At a molecular level, when compared to cells expressing cytoplasmic GSK3β, nuclear GSK3β more potently promotes NF-κB DNA binding and NF-κB mediated transcription as measured by EMSA assay and luciferase assay (Nuclear- 18 fold increase Cyto- 3 fold increase). Nuclear GSK3β more potently promotes activation of the NF-κB subunit p65, as measured by pS536, than cytoplasmic GSK3β. Nuclear GSK3β also promotes nuclear localization of p65. These data suggest that nuclear GSK3β can promote NF-κB activation in AML.

Finally, we utilize imaging cytometry to show GSK3β is upregulated and more nuclear in clinical AML patient samples (N = 80) compared to normal bone marrow controls (N = 5). We also show nuclear localization of GSK3β and p65 correlate linearly in AML patient samples (N = 80 R2 = 0.44721 P<.01). These data suggest elevated nuclear GSK3β is observed in clinical AML and may be related to NF-κB activation.

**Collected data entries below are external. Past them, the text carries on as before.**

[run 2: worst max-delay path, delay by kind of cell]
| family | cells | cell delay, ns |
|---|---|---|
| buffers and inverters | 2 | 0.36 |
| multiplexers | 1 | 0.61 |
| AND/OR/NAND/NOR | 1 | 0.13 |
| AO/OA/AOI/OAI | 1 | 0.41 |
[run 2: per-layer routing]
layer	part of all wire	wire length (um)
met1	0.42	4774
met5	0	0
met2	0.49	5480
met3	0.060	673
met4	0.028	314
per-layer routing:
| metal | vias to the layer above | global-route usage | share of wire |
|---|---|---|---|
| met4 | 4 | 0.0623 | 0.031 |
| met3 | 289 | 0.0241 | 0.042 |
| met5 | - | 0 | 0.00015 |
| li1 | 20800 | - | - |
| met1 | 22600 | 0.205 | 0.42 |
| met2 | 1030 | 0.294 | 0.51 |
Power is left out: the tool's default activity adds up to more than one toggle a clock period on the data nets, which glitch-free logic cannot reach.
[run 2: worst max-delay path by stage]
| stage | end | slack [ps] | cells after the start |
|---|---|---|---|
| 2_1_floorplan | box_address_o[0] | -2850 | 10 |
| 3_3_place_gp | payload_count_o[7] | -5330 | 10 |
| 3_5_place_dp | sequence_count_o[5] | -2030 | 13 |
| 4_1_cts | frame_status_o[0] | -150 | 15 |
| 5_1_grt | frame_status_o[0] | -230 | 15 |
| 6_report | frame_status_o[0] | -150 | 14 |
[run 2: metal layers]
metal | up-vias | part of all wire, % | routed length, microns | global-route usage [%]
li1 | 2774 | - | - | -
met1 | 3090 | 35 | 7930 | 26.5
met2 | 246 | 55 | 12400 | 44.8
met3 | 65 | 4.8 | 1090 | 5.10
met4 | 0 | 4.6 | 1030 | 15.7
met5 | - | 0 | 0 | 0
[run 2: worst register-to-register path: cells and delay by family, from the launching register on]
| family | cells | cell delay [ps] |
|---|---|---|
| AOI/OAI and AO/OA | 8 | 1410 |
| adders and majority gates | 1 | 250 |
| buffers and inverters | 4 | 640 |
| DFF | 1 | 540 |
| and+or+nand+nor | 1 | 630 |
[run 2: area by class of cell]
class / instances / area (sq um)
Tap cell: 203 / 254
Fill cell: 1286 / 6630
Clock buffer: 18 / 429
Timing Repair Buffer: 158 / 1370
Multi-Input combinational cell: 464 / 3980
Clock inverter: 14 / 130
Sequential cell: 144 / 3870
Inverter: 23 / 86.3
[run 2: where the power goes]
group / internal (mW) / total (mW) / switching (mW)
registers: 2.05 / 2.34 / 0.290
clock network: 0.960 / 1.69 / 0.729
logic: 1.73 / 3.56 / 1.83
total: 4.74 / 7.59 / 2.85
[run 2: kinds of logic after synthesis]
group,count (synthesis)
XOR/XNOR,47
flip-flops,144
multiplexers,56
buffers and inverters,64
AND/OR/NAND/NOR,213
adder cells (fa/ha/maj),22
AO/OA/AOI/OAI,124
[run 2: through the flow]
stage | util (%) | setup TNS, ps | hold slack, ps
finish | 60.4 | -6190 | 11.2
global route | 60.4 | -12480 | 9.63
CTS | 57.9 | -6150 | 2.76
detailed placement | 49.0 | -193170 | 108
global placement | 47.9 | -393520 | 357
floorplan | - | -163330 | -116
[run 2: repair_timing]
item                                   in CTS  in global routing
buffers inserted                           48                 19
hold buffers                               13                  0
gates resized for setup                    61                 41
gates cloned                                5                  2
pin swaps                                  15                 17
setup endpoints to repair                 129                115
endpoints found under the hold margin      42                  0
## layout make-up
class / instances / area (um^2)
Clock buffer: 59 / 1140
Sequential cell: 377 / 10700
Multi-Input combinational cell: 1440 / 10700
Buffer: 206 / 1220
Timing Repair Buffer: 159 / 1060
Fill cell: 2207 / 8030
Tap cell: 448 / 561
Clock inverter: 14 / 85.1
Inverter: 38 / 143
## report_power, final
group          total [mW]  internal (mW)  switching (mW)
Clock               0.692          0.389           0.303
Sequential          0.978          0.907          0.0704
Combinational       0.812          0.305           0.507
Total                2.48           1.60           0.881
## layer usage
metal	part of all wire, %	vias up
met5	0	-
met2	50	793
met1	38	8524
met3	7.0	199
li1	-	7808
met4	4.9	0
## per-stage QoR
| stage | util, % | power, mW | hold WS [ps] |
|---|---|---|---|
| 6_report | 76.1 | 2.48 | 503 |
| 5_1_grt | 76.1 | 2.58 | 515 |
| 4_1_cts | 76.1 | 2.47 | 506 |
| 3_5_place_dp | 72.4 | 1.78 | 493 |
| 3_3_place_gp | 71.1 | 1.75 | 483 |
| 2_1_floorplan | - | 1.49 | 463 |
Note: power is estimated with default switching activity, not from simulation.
File: src/sv/eased_animation_timer_table.sv
// Top level of the eased animation timer table.
// Joins eat_ctrl and eat_dp; uses eat_pkg.
//
// Usage:
//   in_valid/in_ready/in_data carry one action word (add, step or get).
//   out_valid/out_ready/out_data return exactly one result word per action.
//   cfg_valid/cfg_ready/cfg_data write the reduced motion bit; write it only
//   while the block is idle. cfg_ready is always high.
// Flow, with N live entries scanned one at a time from one memory port:
//   add: a scan of the N entries; get: the same up to the match, plus the
//   divider steps and the multiplier steps when progress is partial;
//   step: the scan plus a move for each removed entry. One action is worked
//   at a time; the next is taken once the result is in the output register.
// Reset: the table is empty and reduced motion is off. No clearing pass.
// Stall: a result waits in the output register while out_ready is low; the
//   next action may be accepted, and its result waits until the register
//   frees up.
`timescale 1ns / 1ps

module eased_animation_timer_table
  import eat_pkg::*;
#(
  parameter int MAX_ENTRIES = 16
)(
  input  logic      clk,
  input  logic      rst,
  input  logic      in_valid,
  output logic      in_ready,
  input  in_word_t  in_data,
  output logic      out_valid,
  input  logic      out_ready,
  output out_word_t out_data,
  input  logic      cfg_valid,
  output logic      cfg_ready,
  input  logic      cfg_data
);

  cmd_t cmd;
  sts_t sts;

  assign cfg_ready = 1'b1;

  eat_ctrl u_ctrl (
    .clk      (clk),
    .rst      (rst),
    .in_valid (in_valid),
    .in_ready (in_ready),
    .sts      (sts),
    .cmd      (cmd)
  );

  eat_dp #(
    .MAX_ENTRIES (MAX_ENTRIES)
  ) u_dp (
    .clk       (clk),
    .rst       (rst),
    .in_data   (in_data),
    .cfg_valid (cfg_valid),
    .cfg_data  (cfg_data),
    .out_valid (out_valid),
    .out_ready (out_ready),
    .out_data  (out_data),
    .cmd       (cmd),
    .sts       (sts)
  );

endmodule
File: config.mk
export PLATFORM = sky130hd
export DESIGN_NAME = eased_animation_timer_table
export DESIGN_NICKNAME = d
export VERILOG_FILES = /design/src/sv/eat_pkg.sv /design/src/sv/eat_ctrl.sv /design/src/sv/eat_dp.sv /design/src/sv/eased_animation_timer_table.sv
export SDC_FILE = /design/constraint.sdc
export NUM_CORES = 2
export LEC_CHECK = 0
export BUFFER_PORTS_ARGS = -buffer_cell sky130_fd_sc_hd__buf_2
export CORE_MARGIN = 2
export CORE_UTILIZATION = 45
export CTS_CLUSTER_SIZE = 30
export DETAILED_ROUTE_END_ITERATION = 6
export GPL_ROUTABILITY_DRIVEN = 0
export GPL_TIMING_DRIVEN = 0
export SLEW_MARGIN = 10
export SYNTH_ARGS = -nofsm -noshare
export SYNTH_HDL_FRONTEND = slang
export SYNTH_HIERARCHICAL = 1
export SYNTH_SLANG_ARGS = --single-unit
File: constraint.sdc
create_clock -name clk -period 12.2 [get_ports clk]
set_input_delay 1.22 -clock clk [delete_from_list [all_inputs] [get_ports clk]]
set_output_delay 1.22 -clock clk [all_outputs]
set_load 0.02 [all_outputs]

Citation Format: James J. Ignatz-Hoover, Nathan Mackowski, David N. Wald. Elevated nuclear GSK3β promotes more aggressive disease in AML. [abstract]. In: Proceedings of the 107th Annual Meeting of the American Association for Cancer Research; 2016 Apr 16-20; New Orleans, LA. Philadelphia (PA): AACR; Cancer Res 2016;76(14 Suppl):Abstract nr 1154.